Pero, ¿realmente cuál era el punto de hacer este robo? Por supuesto que aún se desconoce, aunque posiblemente se trate de una transacción económica ya planeada: quizá los ladrones tenían un comprador esperando por estas piezas. Y si no es así, lo más probable es que estas joyas se pierdan para siempre. Venderlas en el mercado negro es casi imposible, ya que son piezas registradas por la Interpol y son consideradas de alto perfil por lo que pocos compradores se arriesgarían a adquirirlas. En caso de no contar con un comprador directo, la única manera de sacarles provecho sería desmantelarlas, convertirlas en joyería nueva que pueda moverse por el mercado sin levantar sospechas. Algunas podrían incluso filtrarse en grandes joyerías y, una vez transformadas, sería casi imposible rastrearlas. Y lo peor es que esto probablemente ya pasó, el valor histórico, todo el archivo y la historia que acompañaban a esas joyas, podría estar ya perdido para siempre.

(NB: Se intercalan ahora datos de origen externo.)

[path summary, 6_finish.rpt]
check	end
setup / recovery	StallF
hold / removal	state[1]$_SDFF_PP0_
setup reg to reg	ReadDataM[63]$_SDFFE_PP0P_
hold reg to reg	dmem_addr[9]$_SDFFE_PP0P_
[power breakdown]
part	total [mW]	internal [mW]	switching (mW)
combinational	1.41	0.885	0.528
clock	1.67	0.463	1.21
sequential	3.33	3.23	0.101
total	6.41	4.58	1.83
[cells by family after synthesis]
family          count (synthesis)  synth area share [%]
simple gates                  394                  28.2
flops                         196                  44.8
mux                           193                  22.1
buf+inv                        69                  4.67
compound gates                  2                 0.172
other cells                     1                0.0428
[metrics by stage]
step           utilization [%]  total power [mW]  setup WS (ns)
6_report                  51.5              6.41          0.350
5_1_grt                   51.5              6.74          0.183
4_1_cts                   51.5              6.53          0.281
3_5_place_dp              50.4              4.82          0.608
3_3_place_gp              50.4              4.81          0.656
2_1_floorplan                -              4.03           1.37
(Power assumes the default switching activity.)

Hay muchísimas interrogantes alrededor de este robo: el protocolo de seguridad que supuestamente se siguió, las alarmas que sí sonaron pero no alertaron al personal como debían. Lo que realmente nos sacude no es solo que se hayan llevado un par de joyas, sino que haya ocurrido dentro de un museo, ese espacio que imaginamos blindado y protegido. Más aún si hablamos del Louvre, una institución que representa la idea misma de patrimonio desde sus orígenes.
Si dejamos a un lado el morbo y el chisme, aparece la pregunta incómoda: ¿qué hace que estas joyas sean tan valiosas para nosotros? Tal vez en otra época también fueron arrebatadas a alguien y, con el paso del tiempo, se legitimaron en manos de gobernantes y coleccionistas hasta acabar en vitrinas. Hay que recordar que el museo también funciona como un ente que reinterpreta la historia, y muchas veces no nos cuenta el relato completo de las piezas que exhibe. Lo que hoy llamamos patrimonio puede tener detrás historias marcadas por conquistas, saqueos, intercambios desiguales y decisiones de poder.

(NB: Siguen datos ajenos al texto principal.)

**config.mk**
```make
export PLATFORM = sky130hd
export DESIGN_NAME = pixel_word_packer
export DESIGN_NICKNAME = d
export VERILOG_FILES = /design/src/rtl/pixel_word_packer.sv
export SDC_FILE = /design/constraint.sdc
export NUM_CORES = 1
export LEC_CHECK = 0
export CAP_MARGIN = 15
export CORE_UTILIZATION = 35
export DETAILED_ROUTE_END_ITERATION = 10
export PLACE_DENSITY_LB_ADDON = 0.08
export SLEW_MARGIN = 30
export SYNTH_ARGS = -nofsm -noshare
export SYNTH_HDL_FRONTEND = slang
export SYNTH_SLANG_ARGS = --single-unit
```
**constraint.sdc**
```tcl
create_clock -name Clk -period 4.6 [get_ports Clk]
set_input_delay 0.46 -clock Clk [delete_from_list [all_inputs] [get_ports Clk]]
set_output_delay 0.46 -clock Clk [all_outputs]
set_load 0.005 [all_outputs]
```
**src/rtl/pixel_word_packer.sv**
```systemverilog
`default_nettype none
// ============================================================================
//  Module   : pixel_word_packer
//  Purpose  : Packs an 8-bit pixel stream (Valid/Data/Last) little-endian into
//             BYTES_PER_WORD-byte AXI4-Stream words. Completed words are queued
//             in a small FIFO for the DMA write channel. Short final words are
//             marked with TKEEP. A sticky flag records pixels that were dropped.
//  Ports    : Clk, rst (async, active-low)
//             Valid_in/Data_in/Last_in  pixel input; Ready_out accept indicator
//             Valid_out/Data_out/Keep_out/Last_out/Ready_from_dma  AXIS output
//             Overflow (sticky drop flag), Ovf_clr (synchronous clear)
//  Revision : 1.0  initial release
// ============================================================================
module pixel_word_packer #(
    parameter int BYTES_PER_WORD = 4,
    parameter int FIFO_DEPTH     = 4
) (
    input  logic                        Clk,
    input  logic                        rst,
    input  logic                        Valid_in,
    input  logic [7:0]                  Data_in,
    input  logic                        Last_in,
    output logic                        Ready_out,
    output logic                        Valid_out,
    output logic [8*BYTES_PER_WORD-1:0] Data_out,
    output logic [BYTES_PER_WORD-1:0]   Keep_out,
    output logic                        Last_out,
    input  logic                        Ready_from_dma,
    output logic                        Overflow,
    input  logic                        Ovf_clr
);

    localparam int C_DW = 8 * BYTES_PER_WORD;
    localparam int C_CW = $clog2(BYTES_PER_WORD);
    localparam int C_PW = $clog2(FIFO_DEPTH);

    localparam logic [C_CW-1:0] C_LAST_LANE = C_CW'(BYTES_PER_WORD - 1);
    localparam logic [C_PW:0]   C_FULL      = (C_PW + 1)'(FIFO_DEPTH);

    // Packing state
    logic [C_CW-1:0]           cnt_q, cnt_d;
    logic [C_DW-1:0]           acc_q, acc_d;

    // Word FIFO
    logic [C_DW-1:0]           mem_data_q [FIFO_DEPTH];
    logic [BYTES_PER_WORD-1:0] mem_keep_q [FIFO_DEPTH];
    logic                      mem_last_q [FIFO_DEPTH];
    logic [C_PW-1:0]           wr_ptr_q, wr_ptr_d;
    logic [C_PW-1:0]           rd_ptr_q, rd_ptr_d;
    logic [C_PW:0]             count_q, count_d;

    logic                      ovf_q, ovf_d;
    // Holds Ready_out low during reset and for the first cycle after release.
    logic                      rdy_en_q;

    logic                      fifo_full, fifo_empty;
    logic                      accept, drop, complete, push, pop;
    logic [C_DW-1:0]           new_word;
    logic [BYTES_PER_WORD-1:0] new_keep;

    always_comb begin
        fifo_full  = (count_q == C_FULL);
        fifo_empty = (count_q == '0);
        Ready_out  = rdy_en_q && !fifo_full;
        accept     = Valid_in && Ready_out;
        drop       = Valid_in && !Ready_out;

        // Merge the incoming pixel into its lane; keep covers lanes 0..cnt.
        new_word = acc_q;
        new_keep = '0;
        for (int l = 0; l < BYTES_PER_WORD; l++) begin
            if (C_CW'(l) == cnt_q) begin
                new_word[8*l +: 8] = Data_in;
            end
            if (C_CW'(l) <= cnt_q) begin
                new_keep[l] = 1'b1;
            end
        end

        complete = accept && ((cnt_q == C_LAST_LANE) || Last_in);
        push     = complete;
        pop      = !fifo_empty && Ready_from_dma;

        cnt_d = cnt_q;
        acc_d = acc_q;
        if (complete) begin
            cnt_d = '0;
            acc_d = '0;
        end else if (accept) begin
            cnt_d = cnt_q + 1'b1;
            acc_d = new_word;
        end

        // Pointers wrap naturally since FIFO_DEPTH is a power of two.
        wr_ptr_d = push ? wr_ptr_q + 1'b1 : wr_ptr_q;
        rd_ptr_d = pop  ? rd_ptr_q + 1'b1 : rd_ptr_q;
        count_d  = count_q;
        case ({push, pop})
            2'b10:   count_d = count_q + 1'b1;
            2'b01:   count_d = count_q - 1'b1;
            default: count_d = count_q;
        endcase

        // A new drop wins over a clear in the same cycle.
        ovf_d = ovf_q;
        if (drop) begin
            ovf_d = 1'b1;
        end else if (Ovf_clr) begin
            ovf_d = 1'b0;
        end
    end

    always_ff @(posedge Clk or negedge rst) begin
        if (!rst) begin
            cnt_q    <= '0;
            acc_q    <= '0;
            wr_ptr_q <= '0;
            rd_ptr_q <= '0;
            count_q  <= '0;
            ovf_q    <= 1'b0;
            rdy_en_q <= 1'b0;
        end else begin
            cnt_q    <= cnt_d;
            acc_q    <= acc_d;
            wr_ptr_q <= wr_ptr_d;
            rd_ptr_q <= rd_ptr_d;
            count_q  <= count_d;
            ovf_q    <= ovf_d;
            rdy_en_q <= 1'b1;
        end
    end

    // Storage needs no reset: entries are only visible while count is nonzero.
    always_ff @(posedge Clk) begin
        if (push) begin
            mem_data_q[wr_ptr_q] <= new_word;
            mem_keep_q[wr_ptr_q] <= new_keep;
            mem_last_q[wr_ptr_q] <= Last_in;
        end
    end

    always_comb begin
        Valid_out = !fifo_empty;
        Data_out  = '0;
        Keep_out  = '0;
        Last_out  = 1'b0;
        if (!fifo_empty) begin
            Data_out = mem_data_q[rd_ptr_q];
            Keep_out = mem_keep_q[rd_ptr_q];
            Last_out = mem_last_q[rd_ptr_q];
        end
        Overflow = ovf_q;
    end

endmodule
`default_nettype wire
```
# [Word-level counts from Yosys, hierarchy flattened]
# Memory sizes are Yosys's and may differ from the RTL's.
# Index checks and enable logic that the tools add are counted.
[word_totals] ff_bits=43 ramBits=148 inputBits=14 wordCells=60 mem_count=3
[op_classes] n_addsub=5 n_lt_le_gt_ge=4 n_eq_ne=7 muxes=20 n_reduce_logical=14
[memory_table] name="mem_data_q" depth=4 width=32 rd=1 rd_clocked_by_memory_dff=0 wr=1 line_no="45" source="logic [C_DW-1:0] mem_data_q [FIFO_DEPTH];"
[memory_table] name="mem_keep_q" depth=4 width=4 rd=1 rd_clocked_by_memory_dff=0 wr=1 line_no="46" source="logic [BYTES_PER_WORD-1:0] mem_keep_q [FIFO_DEPTH];"
[memory_table] name="mem_last_q" depth=4 width=1 rd=1 rd_clocked_by_memory_dff=0 wr=1 line_no="47" source="logic mem_last_q [FIFO_DEPTH];"
[op_table] operator="32-bit two-way mux" n=3
[op_table] operator="8-bit two-way mux" n=4
[op_table] operator="1-bit two-way mux" n=9
[op_table] operator="2-bit by 1-bit adder with 2-bit output (second input constant)" n=3
[op_table] operator="3-bit one-hot mux with 2 select lines" n=1
[op_table] operator="2-bit nonzero test" n=3
[op_table] operator="1-bit logical AND" n=5
[op_table] operator="2-bit equality test (first input constant)" n=2
[op_table] operator="2-bit equality test (second input constant)" n=2
[op_table] operator="1-bit by 2-bit <= comparator with 1-bit output (first input constant)" n=2
[op_table] operator="2-bit <= comparator (first input constant)" n=2
[op_table] operator="2-bit two-way mux" n=2
[op_table] operator="4-bit two-way mux" n=1
[op_table] operator="3-bit by 1-bit adder with 3-bit output (second input constant)" n=1
[op_table] operator="3-bit equality test (second input constant)" n=1
[op_table] operator="1-bit zero test" n=3
[op_table] operator="3-bit zero test" n=1
[op_table] operator="3-bit by 1-bit subtractor with 3-bit output (second input constant)" n=1
[op_table] operator="1-bit by 2-bit equality test with 1-bit output (first input constant)" n=1
[op_table] operator="2-bit by 1-bit equality test with 1-bit output (second input constant)" n=1
[op_table] operator="2-bit zero test" n=1
[op_table] operator="1-bit logical OR" n=1

# [Logic depth before layout (Yosys ltp)]
# Gate-level depths: netlist (run 1).
[depth] word_depth=7 ltp_mapped=12 depth_no_buf=10

# [Least setup slack after synthesis (run 1)]
# Ideal clock, no wire load.
[synth_path] kind="flip-flop to flip-flop" start="reg cnt_q[1]" end="mem mem_data_q[0][0] (netlist name), enable pin" arrival_time_ns=2.234 path_slack_ns=1.969 path_stages_with_launch=7 n_path_buf=2 synth_period_minus_slack_ns=2.631 path_cell_list="dfrtp_1 > ha_1 > buf_2 > nor2_4 > nor3_4 > buf_2 > and2_1"
[synth_via] elab_chain_len=5
[synth_lines] item="from (decl)" line_no="41" source="logic [C_CW-1:0] cnt_q, cnt_d;"
[synth_lines] item="from (signal assigned)" line_no="123" source="cnt_q <= cnt_d;"
[synth_lines] item="2-bit equality test" line_no="80" source="complete = accept && ((cnt_q == C_LAST_LANE) || Last_in);"
[synth_lines] item="1-bit logical OR" line_no="80"
[synth_lines] item="1-bit logical AND" line_no="80"
[synth_lines] item="1-bit two-way mux" line_no="135" source="if (push) begin"
[synth_lines] item="1-bit two-way mux (not written as such)" line_no="136" source="mem_data_q[wr_ptr_q] <= new_word;"
[synth_lines] item="to (decl)" line_no="45"
# No other way between the ends.

# [Worst setup path after layout (run 1)]
[layout_path] start="reg rd_ptr_q[0]" end="out Data_out[31]"
[layout_via] elab_chain_len=2
[layout_lines] item="from (decl)" line_no="49" source="logic [C_PW-1:0] rd_ptr_q, rd_ptr_d;"
[layout_lines] item="from (signal assigned)" line_no="126" source="rd_ptr_q <= rd_ptr_d;"
[layout_lines] item="memory read 4 x 32 bit"
[layout_lines] item="32-bit two-way mux" line_no="147" source="if (!fifo_empty) begin"
[layout_lines] item="to (decl)" line_no="25" source="output logic [8*BYTES_PER_WORD-1:0] Data_out,"
# No other way between the ends.

==> reports/metrics.yaml, run 1 <==
sta:
  rsz0062_at_grt: "no"
  tightestPinTransition_ns: 0.790
  fin_setup_tns_ns: 0
  timing.final.crit_period_ns: 3.18
  maxSlewViolCount: 0
  hold_viol: 0
  max-slew-margin-rel_pct: 47.2
  max_freq_mhz: 315
  clock-skew-final_ns: 0.0107
  setup_violations: 0
  fin_crit_sh_pct: 69.1
  setup_ws_ns: 1.42
synth:
  netlist.area_leader.share_pct: 55.4
  avgSynthCellArea_um2: 17.3
  synth_area_um2: 7800
  synthArstFlopShare_pct: 23.0
  yosysSeqAreaShare_pct: 69.2
  synth-edff-count: 144
  synth_xor_area_share_pct: 0.673
  yosysWarnings: 0
  synth_top_family_by_area: "multiplexers"
  yosys.area.top_type: "edfxtp_1"
  syn_nets: 477
  syn_inst: 452
  synth_area_leaders: "edfxtp_1 (55%), dfrtp_1 (14%), mux4_2 (10%), mux2_2 (4.8%), and2_1 (3.3%)"
  synth_fa_ha_area_share_pct: 1.86
  synth_flop_cell: "edfxtp_1"
  synth_compound_area_share_pct: 3.93
  yosys_register_bits: 187
  synth.most_common_cell: "edfxtp_1"
  yosys.area_share.simple_pct: 6.30
  ys_types: 27
  muxShareOfSynthArea_pct: 15.5
  ys_top_cells_by_count: "edfxtp_1 (144), dfrtp_1 (43), and2_1 (41)"
finish:
  utilization_pct: 42.2
  nets: 530
  drive_gt1_share_pct: 22.6
  final_area_um2: 9220
  diodes: 0
  synthToLayoutAreaGrowth_pct: 18.1
drt:
  vias: 4007
  avgViaCountPerCell: 5.02
  drc: 0
  wl_um: 16100
  wire_per_inst_um: 20.1
  dr.pass1.iters: 5
  drtAntennaViolNets: 0
  drtIter0Drc: 319
clocking:
  clkSinkCount: 187
  cts-root-buf: "clkbuf_16"
  hold_buffers: 0
  cts_resized: 0
  htree_num_levels: 4
  postCtsSetupBuffers: 0
  clk_latency_ns: 0.42
  cts_tree: "built"
  path_clk_slew_ns: 0.07
  numCtsBuffers: 17
  clock_path_buffers: 2
grt:
  grt_util_all_layers_pct: 15.4
  grt_pass1_vias: 4087
  grt_max_degree: 51
  grt_pass1_wl_um: 24900
  antenna_found_initial: 1
  grt.overflow.total: 0
floorplan:
  core_area_um2: 21800
  dieArea_um2: 22900
  rows: 54
  chipWidth_um: 151
  dieHeight_um: 151
  top_level_ports: 54
  initial_utilization_pct: 35.8
worst_setup_path:
  crit_path_end_kind: "output port"
  required_ns: 4.14
  startpoint_type: "register"
  cpMaxStageDelayCell: "dfrtp_2"
  worstSetupPathType: "reg2out"
  cpPeakStageDelay_ns: 0.83
  critPathArrivalTime_ns: 2.72
  path_cells: "buf_12, mux4_2, and2_1, clkdlybuf4s50_1"
  path_max_fanout: 20
run_status:
  status: "finished clean"
pwr:
  p_leak_nw: 3.25
  ir_drop_uv: 212
  power.density_nw_per_um2: 618
  p_total_w: 0.00569
min_path:
  worstHoldPathType: "in2async"
place:
  gp_congestion: 0.704
  dp_slack_ns: 1.29
  dp_hpwl_um: 9870
  io_buffers: 53
  post_dp_cell_area_um2: 8620
run:
  maxCapViolCount: 0
[flip-flops by register name, summed over array words and instances (netlist names)]
name and count:
rdy_en_q 1, mem_data_q 128, cnt_q 2, count_q 3
acc_q 32, wr_ptr_q 2, mem_last_q 4, mem_keep_q 12
rd_ptr_q 2, Overflow 1
[report_power, final]
group / internal (W) / switching, W / total (W)
Combinational: 0.00106 / 0.000868 / 0.00193
Sequential: 0.00217 / 0.000136 / 0.00230
Clock: 0.000866 / 0.000598 / 0.00146
Total: 0.00409 / 0.00160 / 0.00569
[layer usage]
metal  GRT usage, %  wire length, um  vias to the layer above
met4           4.95              172                        0
met1           21.8             7730                     2080
li1               -                -                     1823
met2           23.2             7550                       89
met5              0                0                        -
met3           3.73              613                       15
[cell families (layout without fill, tap and decap cells)]
kind of cell | Yosys count | after routing
other cells | 1 | 1
xor+xnor | 6 | 6
compound gates | 49 | 49
mux | 72 | 72
flops | 187 | 187
buf+inv | 40 | 106
fa+ha+maj | 11 | 11
simple gates | 86 | 86
[worst max-delay path: cells and delay by family, from the launching register on]
kind / cells / cell delay (ns)
simple gates: 1 / 0.18
mux: 1 / 0.53
buf+inv: 2 / 0.74
flops: 1 / 0.83
[cells in the final DEF (no fill, tap or decap), drive strengths merged, types with 5 or more instances in the layout]
| master | Yosys | layout |
|---|---|---|
| inv | 11 | 12 |
| dfrtp | 43 | 43 |
| clkinv | 0 | 5 |
| mux4 | 36 | 36 |
| and2 | 41 | 41 |
| mux2 | 33 | 33 |
| ha | 10 | 10 |
| nand2 | 27 | 27 |
| edfxtp | 144 | 144 |
| clkbuf | 11 | 20 |
| o31ai | 24 | 24 |
| clkdlybuf4s50 | 0 | 52 |
| buf | 18 | 11 |
| o21ai | 24 | 24 |
| nor2b | 9 | 9 |
[final cells by class]
cell class,count,area (um^2)
sequential,187,5400
fill,1964,12600
tap,280,350
clock inverter,12,148
clock buffer,20,447
multi-input combinational,225,2220
timing repair buffer,63,613
inverter,11,41.3
[per-stage QoR]
stage	std cells	hold slack, ns
2_1_floorplan	452	0.164
3_3_place_gp	766	0.480
3_5_place_dp	766	0.486
4_1_cts	798	0.133
5_1_grt	798	0.157
6_report	798	0.119
[worst paths after layout]
kind	to	slack (ns)	cells past startpoint	startpoint
min in group Clk	acc_q[30]	0.50	1	acc_q[30]
hold / removal	acc_q[15]	0.12	2	rst
max in group asynchronous	rd_ptr_q[0]	4.00	2	rst
hold reg to reg	acc_q[30]	0.50	1	acc_q[30]
setup / recovery	Data_out[31]	1.42	4	rd_ptr_q[0]
setup reg to reg	mem_data_q[1][11]	1.44	5	cnt_q[1]
No activity file was read; power rests on OpenSTA's default activity.
==> run 2: changes to the inputs <==
clock period = 3 ns   (was 4.6 ns; I/O delays follow)
==> reports/metrics.yaml, run 2 (synthesis results as in run 1) <==
run_status:
  status: "finished clean"  # unchanged
finish:
  layout_common_cells: "edfxtp_1 (144), clkdlybuf4s50_1 (52), dfrtp_1 (42), and2_1 (37), mux4_2 (36)"  # unchanged
  diodes: 0  # unchanged
  fill_cells: 1978  # was 1964
  final_common_cell: "edfxtp_1"  # unchanged
  largest_reg_flops: 128  # unchanged
  final_area_um2: 9380  # was 9220 um^2
  max_flop_register: "mem_data_q"  # unchanged
  drive_gt1_share_pct: 23.5  # was 22.6%
  reg_top3: "mem_data_q: 128 flops, acc_q: 32 flops, mem_keep_q: 12 flops"  # unchanged
  utilization_pct: 43.0  # was 42.2%
  nets: 540  # was 530
  synthToLayoutAreaGrowth_pct: 20.2  # was 18.1%
clocking:
  cts-root-buf: "clkbuf_16"  # unchanged
  numCtsBuffers: 17  # unchanged
  path_clk_slew_ns: 0.07  # about the same
  cts_tree: "built"  # unchanged
  clkSinkCount: 187  # unchanged
  postCtsSetupBuffers: 0  # unchanged
  htree_num_levels: 4  # unchanged
  clock_path_buffers: 2  # unchanged
  cts_resized: 0  # unchanged
  clk_latency_ns: 0.43  # was 0.42 ns
floorplan:
  dieArea_um2: 22900  # unchanged
  core_area_um2: 21800  # unchanged
  top_level_ports: 54  # unchanged
  rows: 54  # unchanged
  initial_utilization_pct: 35.8  # unchanged
  chipWidth_um: 151  # unchanged
  dieHeight_um: 151  # unchanged
worst_setup_path:
  cpMaxStageDelayCell: "or3_1"  # was dfrtp_2
  required_ns: 2.70  # was 4.14 ns
  path_buf_inv: 2  # unchanged
  cp_num_cells: 4  # unchanged
  path_max_fanout: 16  # was 20
  rr_endpoint: "count_q[2]"  # was mem_data_q[1][11]
  path_cells: "or3_1, buf_4, and2_1, clkdlybuf4s50_1"  # was buf_12, mux4_2, and2_1, clkdlybuf4s50_1
  worstSetupPathType: "reg2out"  # unchanged
  rr_startpoint: "count_q[0]"  # was cnt_q[1]
  r2r_cells: 8  # was 5
  startpoint_type: "register"  # unchanged
  critPathArrivalTime_ns: 2.37  # was 2.72 ns
  cpPeakStageDelay_ns: 0.60  # was 0.83 ns
  cpLargestDelayFamily: "simple AND/OR/NAND/NOR gates"  # was flip-flops
  reg2reg_slack_ns: 0.71  # was 1.44 ns
  crit_path_end_kind: "output port"  # unchanged
sta:
  setup_ws_ns: 0.329  # was 1.42 ns
  hold_viol: 0  # unchanged
  setup_violations: 0  # unchanged
  max_freq_mhz: 374
  rsz0062_at_grt: "no"  # unchanged
  maxSlewViolCount: 0  # unchanged
  clock-skew-final_ns: 0.0105  # was 0.0107 ns
  hold_slack_ns: 0.444  # was 0.119 ns
  tightestPinTransition_ns: 0.793  # was 0.790 ns
  timing.final.crit_period_ns: 2.67
  fin_crit_sh_pct: 89.0
  max-slew-margin-rel_pct: 47.1  # was 47.2%
  fin_setup_tns_ns: 0  # unchanged
drt:
  topRoutingLayerUsed: "met4"  # unchanged
  avgViaCountPerCell: 5.02  # about the same
  drtAntennaViolNets: 0  # unchanged
  wire_per_inst_um: 21.3  # was 20.1 um
  drtIter0Drc: 232  # was 319
  wl_met3_um: 626  # was 613 um
  dr.pass1.iters: 4  # was 5
  dr_wl_met2_um: 7840  # was 7550 um
  wl_um: 17200  # was 16100 um
  wl_met1_um: 8500  # was 7730 um
  drc: 0  # unchanged
  vias: 4054  # was 4007
place:
  post_dp_cell_area_um2: 8770  # was 8620 um^2
  dp_hpwl_um: 10500  # was 9870 um
  io_buffers: 53  # unchanged
  gp_congestion: 0.711  # was 0.704
  dp_slack_ns: 0.523  # was 1.29 ns
min_path:
  hold_start: "Ovf_clr"
  hold_path_depth: 2
  worstHoldEndpoint: "Overflow"
  worstHoldPathType: "in2reg"  # was in2async
grt:
  antenna_found_initial: 0  # was 1
  grt.overflow.total: 0  # unchanged
  grt_pass1_vias: 4170  # was 4087
  grt_max_degree: 50  # was 51
  grt_pass1_wl_um: 26600  # was 24900 um
  grt_util_all_layers_pct: 16.6  # was 15.4%
run:
  maxCapViolCount: 0  # unchanged
pwr:
  power.density_nw_per_um2: 947  # was 618 nW/um^2
  ir_drop_uv: 455  # was 212 uV
  p_leak_nw: 3.33  # was 3.25 nW
==> run 2: cell types whose count changed in the layout (fill, tap and decap cells not counted), sizes merged <==
cell,previous run,this run
buf,11,20
clkbuf,20,25
clkinv,5,3
clkinvlp,3,1
dlygate4sd3,0,1
inv,12,11
==> run 2: layer usage <==
metal  up-vias  global-route usage [%]
li1       1843                       -
met1      2108                    24.2
met2        88                    24.9
met3        15                    3.07
met4         0                    5.55
met5         -                       0
==> run 2: worst max-delay path by stage <==
stage / slack (ns) / endpoint / start
2_1_floorplan: 0.37 / mem_data_q[0][0] / cnt_q[1]
4_1_cts: 0.26 / Data_out[6] / count_q[0]
3_3_place_gp: 0.58 / mem_data_q[3][16] / Last_in
6_report: 0.33 / Data_out[6] / count_q[0]
3_5_place_dp: 0.52 / mem_data_q[3][16] / Last_in
5_1_grt: 0.21 / Data_out[28] / count_q[0]
==> run 2: metrics by stage <==
step	total power, W	instances
4_1_cts	0.00903	808
3_5_place_dp	0.00670	775
3_3_place_gp	0.00666	775
5_1_grt	0.00940	808
2_1_floorplan	0.00535	452
6_report	0.00888	808
==> run 2: area by class of cell <==
class | count | area [um^2] | share of cell area, %
clock buffers | 25 | 487 | 5.19
clock inverters | 7 | 116 | 1.24
inverters | 11 | 41.3 | 0.440
multi-input cells | 225 | 2220 | 23.6
flip-flops and latches | 187 | 5400 | 57.6
well taps | 280 | 350 | 3.74
repair buffers | 73 | 766 | 8.16
==> run 2: report_power, final <==
group	internal (W)	total [W]	switching [W]
clock network	0.00138	0.00230	0.000920
logic	0.00168	0.00313	0.00145
registers	0.00332	0.00345	0.000133
==> run 2: what timing repair did <==
action	CTS	global route
hold buffers	1	0
hold endpoints to repair	27	0
setup endpoints to repair	0	0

Entonces, ¿qué separa al ladrón del coleccionista? ¿al botín del patrimonio? ¿quién decide el valor y la legitimidad de lo que se exhibe? Yo creo que ahí está lo interesante de todo este caso: nos obliga a cuestionar la historia oficial del arte y de los objetos que aprendimos a admirar sin ir más allá de lo que dice la ficha técnica en la vitrina. Pero, ¿tú qué opinas? ¿Crees que esta pueda ser una oportunidad para abrir la caja de Pandora y tener una conversación incómoda acerca de lo que consideramos patrimonio?